◆ Requirement
Below are the entries to work from; restate word for word the portion that opens with the line containing "DRT antenna net count ... 0" and closes with the line containing "Number of hold-slack", keeping both.

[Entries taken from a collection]
`config.mk`:
```
export PLATFORM = sky130hd
export DESIGN_NAME = cs151_inst_encoder
export DESIGN_NICKNAME = d
export VERILOG_FILES = /design/src/rtl/cs151_isa_pkg.sv /design/src/rtl/cs151_inst_fifo.sv /design/src/rtl/cs151_inst_encoder.sv
export SDC_FILE = /design/constraint.sdc
export NUM_CORES = 1
export LEC_CHECK = 0
export CAP_MARGIN = 0
export CORE_ASPECT_RATIO = 1.25
export CORE_MARGIN = 5
export CORE_UTILIZATION = 38
export DETAILED_ROUTE_END_ITERATION = 10
export PLACE_DENSITY = 0.6
export SYNTH_ARGS = -nofsm -noshare
export SYNTH_HDL_FRONTEND = slang
export SYNTH_HIERARCHICAL = 1
export SYNTH_SLANG_ARGS = --single-unit
```
`constraint.sdc`:
```
create_clock -name clk -period 7.3 [get_ports clk]
set_input_delay 0.73 -clock clk [delete_from_list [all_inputs] [get_ports clk]]
set_output_delay 0.73 -clock clk [all_outputs]
set_load 0.01 [all_outputs]
```
`src/rtl/cs151_isa_pkg.sv`:
```
// Shared ISA definitions for the instruction encoder and decoder paths.
// Holds the ALU op codes, opcode/funct constants and an encode function
// that returns {legal, word} for an R-type or I-type ALU request.
package cs151_isa_pkg;

    typedef enum logic [3:0] {
        ALU_AND = 4'b0000,
        ALU_OR  = 4'b0001,
        ALU_ADD = 4'b0010,
        ALU_XOR = 4'b0011,
        ALU_SUB = 4'b0110,
        ALU_SLT = 4'b0111
    } alu_op_e;

    localparam logic [6:0] OPC_RTYPE = 7'b0110011;
    localparam logic [6:0] OPC_ITYPE = 7'b0010011;

    localparam logic [2:0] F3_AND = 3'b111;
    localparam logic [2:0] F3_OR  = 3'b110;
    localparam logic [2:0] F3_ADD = 3'b000;
    localparam logic [2:0] F3_XOR = 3'b100;
    localparam logic [2:0] F3_SLT = 3'b010;

    localparam logic [6:0] F7_BASE = 7'b0000000;
    localparam logic [6:0] F7_SUB  = 7'b0100000;

    typedef struct packed {
        logic        legal;
        logic [31:0] word;
    } enc_t;

    function automatic enc_t encode(
        input logic        itype,
        input logic [3:0]  aluop,
        input logic [4:0]  rd,
        input logic [4:0]  rs1,
        input logic [4:0]  rs2,
        input logic [11:0] imm
    );
        enc_t       r;
        logic [2:0] f3;
        logic [6:0] f7;
        f3      = F3_ADD;
        f7      = F7_BASE;
        r.legal = 1'b1;
        case (aluop)
            ALU_AND: f3 = F3_AND;
            ALU_OR:  f3 = F3_OR;
            ALU_ADD: f3 = F3_ADD;
            ALU_XOR: f3 = F3_XOR;
            ALU_SLT: f3 = F3_SLT;
            ALU_SUB: begin
                // SUB has no immediate form
                f3      = F3_ADD;
                f7      = F7_SUB;
                r.legal = !itype;
            end
            default: r.legal = 1'b0;
        endcase
        r.word = itype ? {imm, rs1, f3, rd, OPC_ITYPE}
                       : {f7, rs2, rs1, f3, rd, OPC_RTYPE};
        return r;
    endfunction

endpackage

```
`src/rtl/cs151_inst_fifo.sv`:
```
// DEPTH x WIDTH synchronous FIFO with synchronous flush.
// Ports: clk, rst_n (async active-low), push/wdata, pop, flush,
//        rdata (head, 0 when empty), full, empty, valid (registered
//        non-empty), level (occupancy).
// Push is dropped when full, pop when empty; flush overrides both.
module cs151_inst_fifo #(
    parameter int unsigned DEPTH = 4,
    parameter int unsigned WIDTH = 32
) (
    input  logic                     clk,
    input  logic                     rst_n,
    input  logic                     push,
    input  logic [WIDTH-1:0]         wdata,
    input  logic                     pop,
    input  logic                     flush,
    output logic [WIDTH-1:0]         rdata,
    output logic                     full,
    output logic                     empty,
    output logic                     valid,
    output logic [$clog2(DEPTH):0]   level
);

    localparam int unsigned AW = $clog2(DEPTH);
    localparam int unsigned LW = AW + 1;

    logic [WIDTH-1:0] mem_q [DEPTH];
    logic [AW-1:0]    wr_ptr_q, rd_ptr_q;
    logic [LW-1:0]    level_q, level_d;
    logic             valid_q;
    logic             push_ok, pop_ok;

    assign full    = (level_q == LW'(DEPTH));
    assign empty   = (level_q == '0);
    assign push_ok = push && !full && !flush;
    assign pop_ok  = pop && !empty && !flush;

    always_comb begin
        level_d = level_q;
        if (flush)                  level_d = '0;
        else if (push_ok && !pop_ok) level_d = level_q + 1'b1;
        else if (pop_ok && !push_ok) level_d = level_q - 1'b1;
    end

    // Pointers are AW bits wide, so wrap modulo DEPTH is implicit.
    always_ff @(posedge clk or negedge rst_n) begin
        if (!rst_n) begin
            wr_ptr_q <= '0;
            rd_ptr_q <= '0;
            level_q  <= '0;
            valid_q  <= 1'b0;
        end else begin
            level_q <= level_d;
            valid_q <= (level_d != '0);
            if (flush) begin
                wr_ptr_q <= '0;
                rd_ptr_q <= '0;
            end else begin
                if (push_ok) wr_ptr_q <= wr_ptr_q + 1'b1;
                if (pop_ok)  rd_ptr_q <= rd_ptr_q + 1'b1;
            end
        end
    end

    always_ff @(posedge clk) begin
        if (push_ok) mem_q[wr_ptr_q] <= wdata;
    end

    // Storage is not reset; masking keeps the head at 0 while empty.
    assign rdata = valid_q ? mem_q[rd_ptr_q] : '0;
    assign valid = valid_q;
    assign level = level_q;

endmodule

```
`src/rtl/cs151_inst_encoder.sv`:
```
// Encodes ALU instruction requests into RV32I R/I-type words, buffers
// them in a FIFO and issues them over a valid/ready interface.
// Ports: clk, rst_n (async active-low); request side in_valid/in_ready
//        with in_itype, in_aluop, in_rd, in_rs1, in_rs2, in_imm; flush;
//        issue side out_valid/out_ready/inst; err (one-cycle pulse on a
//        rejected illegal request); level (FIFO occupancy).
// Macro CS151_INST_COUNT_EN adds issued_cnt[CNT_W-1:0], a wrapping count
// of completed output handshakes that survives flush.
module cs151_inst_encoder
    import cs151_isa_pkg::*;
#(
    parameter int unsigned DEPTH = 4,
    parameter int unsigned CNT_W = 16
) (
    input  logic                   clk,
    input  logic                   rst_n,
    input  logic                   in_valid,
    output logic                   in_ready,
    input  logic                   in_itype,
    input  logic [3:0]             in_aluop,
    input  logic [4:0]             in_rd,
    input  logic [4:0]             in_rs1,
    input  logic [4:0]             in_rs2,
    input  logic [11:0]            in_imm,
    input  logic                   flush,
    output logic                   out_valid,
    input  logic                   out_ready,
    output logic [31:0]            inst,
    output logic                   err,
    output logic [$clog2(DEPTH):0] level
`ifdef CS151_INST_COUNT_EN
    ,
    output logic [CNT_W-1:0]       issued_cnt
`endif
);

    enc_t enc;
    logic fifo_full, fifo_empty;
    logic accept, push, pop;
    logic err_q;

    assign enc = encode(in_itype, in_aluop, in_rd, in_rs1, in_rs2, in_imm);

    // No pass-through when full: in_ready never depends on out_ready.
    assign in_ready = !fifo_full && !flush;
    assign accept   = in_valid && in_ready;
    assign push     = accept && enc.legal;
    assign pop      = out_ready && !fifo_empty;

    cs151_inst_fifo #(
        .DEPTH (DEPTH),
        .WIDTH (32)
    ) u_fifo (
        .clk   (clk),
        .rst_n (rst_n),
        .push  (push),
        .wdata (enc.word),
        .pop   (pop),
        .flush (flush),
        .rdata (inst),
        .full  (fifo_full),
        .empty (fifo_empty),
        .valid (out_valid),
        .level (level)
    );

    always_ff @(posedge clk or negedge rst_n) begin
        if (!rst_n) err_q <= 1'b0;
        else        err_q <= accept && !enc.legal;
    end
    assign err = err_q;

`ifdef CS151_INST_COUNT_EN
    logic [CNT_W-1:0] cnt_q;

    // A pop coinciding with flush is discarded, so it is not counted.
    always_ff @(posedge clk or negedge rst_n) begin
        if (!rst_n)                    cnt_q <= '0;
        else if (pop && !flush)        cnt_q <= cnt_q + 1'b1;
    end
    assign issued_cnt = cnt_q;
`else
    // CNT_W only sizes the counter; nothing to build without it.
    if (CNT_W == 0) begin : g_no_cnt
    end
`endif

endmodule

```
==> results.txt, run 1 <==
----------------------------------------------------
[Placed design]
  Cell Count Post-Placement ... 566
  Pre-CTS setup slack ... ~2.4 ns
  Port buffer count ... 74
  DP Wirelength ... between 6000 and 7000 µm
  GP Congestion ... a little under 0.8

[Synth]
  Main area contributors after synthesis ... sky130_fd_sc_hd__edfxtp_1, sky130_fd_sc_hd__mux4_2, sky130_fd_sc_hd__and2_1
  Portion of synthesized cell area occupied by the leading cell type ... 0.6749
  Distinct cells, synth ... 44
  Syn avg cell area ... 18.80 µm²
  Post-synthesis mux area share ... 0.1399
  Synthesis Warnings ... 6
  Library cell with the largest summed area after synthesis ... sky130_fd_sc_hd__edfxtp_1
  Top_reg_cell synth ... sky130_fd_sc_hd__edfxtp_1
  Combinational family with the most area after synthesis ... multiplexers
  Share of the synthesized area in compound gates (AO/OA/AOI/OAI) ... 0.02504
  Adder-cell area share of the yosys netlist ... 0.01538
  Most frequent cell after synthesis ... sky130_fd_sc_hd__edfxtp_1
  Post-Syn Instances ... between 300 and 400
  Number of synthesized register bits ... about 140
  Number of synthesized flops with an enable pin ... roughly 130
  Share of async-settable or async-resettable flops after synthesis ... 0.06569
  Sequential-to-total area share from yosys stat ... 0.7144
  Area share of xor/xnor cells in the synthesized design ... 0.004613
  Cell area after synthesis ... about 5700 µm²
  Synthesized-area fraction occupied by and/or/nand/nor cells ... 0.07733
  Most used standard cells in the synthesized netlist ... sky130_fd_sc_hd__edfxtp_1, sky130_fd_sc_hd__and2_1, sky130_fd_sc_hd__mux4_2, sky130_fd_sc_hd__inv_1, sky130_fd_sc_hd__dfrtp_1

[Setup path]
  Worst path top cell family by delay ... simple AND/OR/NAND/NOR gates
  Critical Path End Type ... flop
  Ordered list of cells on the worst path ... clkdlybuf4s50_1 -> and3b_1 -> nor4_1 -> a21boi_1 -> and3_2
  Maximum fanout along the worst path ... 32
  Startpoint type of the worst setup path ... primary input
  Data required time of the critical path ... 7.32 ns
  Slowest cell delay on critical path ... between 1 and 1.5 ns
  Bufs and invs on worst path ... 1
  Arrival time of the worst setup path ... between 4 and 5 ns
  Cell type of the slowest stage on the worst timing path ... sky130_fd_sc_hd__nor4_1
  Setup Crit Path Kind ... in -> reg

[Final layout]
  Synthesis-to-finish area growth ... 26.71%
  Non-Filler Instances ... approximately 600
  Total inserted antenna cells ... 0
  Share of cells above drive strength 1 ... 0.1667
  Post-layout nets ... between 400 and 500

[Global routing]
  Total routing resource utilization after global routing ... 0.1275
  Largest net degree at the start of global routing ... 34
  Global-route wire length before repair ... 16890 µm
  GRT overflow ... 0
  Number of antenna violations at the first check in global routing ... 0
  Vias in the first global route ... 3207

[Clocking]
  Clock latency on the worst-skew pair ... about 0.4 ns
  Hold buffers post-CTS ... 0
  TritonCTS clock tree ... yes
  CTS clk-pin slew, worst paths ... approximately 0.06 ns
  CTS Root Buffer Type ... sky130_fd_sc_hd__clkbuf_16
  Number of H-tree levels ... 4
  Total clock sinks ... 137
  Number of buffers created by CTS ... 17
  Number of gates resized after cts ... 0
  Total setup buffers inserted after CTS ... 0
  Longest Clk Path Bufs ... 2

[Pwr]
  Worst-case vdd ir drop ... 0.0001362 V
  Gate power share ... 0.036
  Share of power burned in the clock network ... 0.454
  Power per Cell Area ... between 200 and 250 nW/µm²
  Net switching power ... around 0.31 mW
  LEAKAGE ... 2.412 nW
  Internal ... approximately 1.4 mW
  Proportion of total power due to net switching ... 0.1844
  Register share of total power ... 0.510

[Route]
  DRC ... 0
  Number of DRC violations after detailed-routing iteration 0 ... 140
  Routed WL per cell ... between 15 and 20 µm
  Vias after detailed routing ... between 2k and 3k
  Total wire length ... about 10000 µm
  Detailed-routing iteration count for the pre-antenna-repair pass ... 5
  Via density per instance ... 4.876
  DRT antenna net count ... 0

[Floorplan]
  Cell row count ... 50
  Core Area ... between 10000 and 15000 µm²
  Y dimension of the die ... 146.9 µm
  Floorplan die width ... approximately 120 µm
  Die Footprint ... around 18000 µm²
  Effective utilization at floorplan ... 0.3841
  Count of boundary I/O pins ... 75

[Run]
  Max-cap check violation count ... 0

[Timing]
  Worst-margin pin slew ... ~1.2 ns
  Clock Skews ... 0.009848 ns
  Number of hold-slack violations in the final timing report ... 0
  Worst hold slack across all endpoints ... about 0.56 ns
  Unrepaired setup endpoints after global routing ... false
  Upper clock frequency limit ... 224.8 MHz
  Share of the cycle needed by the critical path after routing ... 0.6094
  Slew margin rel. ... 0.1748
  Setup TNS Final ... 0 ns
  Final worst setup slack ... approximately 2.9 ns
  Final count of pins violating max slew ... 0
  Setup-failing EPs final ... 0
  Min cycle time layout ... around 4.4 ns

[Run status]
  Status ... completed

[Worst hold path]
  Classification of the worst-slack hold path ... reg -> reg

----------------------------------------------------
==> worst reg2reg max path, stage by stage (launching register included) <==
cell	delay [ns]
sky130_fd_sc_hd__dfrtp_1	0.40
sky130_fd_sc_hd__inv_1	0.08
sky130_fd_sc_hd__ha_1	0.32
sky130_fd_sc_hd__and2_1	0.20
sky130_fd_sc_hd__or3b_1	0.34
sky130_fd_sc_hd__nor4_1	0.94
sky130_fd_sc_hd__a21boi_1	0.68
sky130_fd_sc_hd__and3_2	0.89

◆ Answer to the problem
  DRT antenna net count ... 0

[Floorplan]
  Cell row count ... 50
  Core Area ... between 10000 and 15000 µm²
  Y dimension of the die ... 146.9 µm
  Floorplan die width ... approximately 120 µm
  Die Footprint ... around 18000 µm²
  Effective utilization at floorplan ... 0.3841
  Count of boundary I/O pins ... 75

[Run]
  Max-cap check violation count ... 0

[Timing]
  Worst-margin pin slew ... ~1.2 ns
  Clock Skews ... 0.009848 ns
  Number of hold-slack violations in the final timing report ... 0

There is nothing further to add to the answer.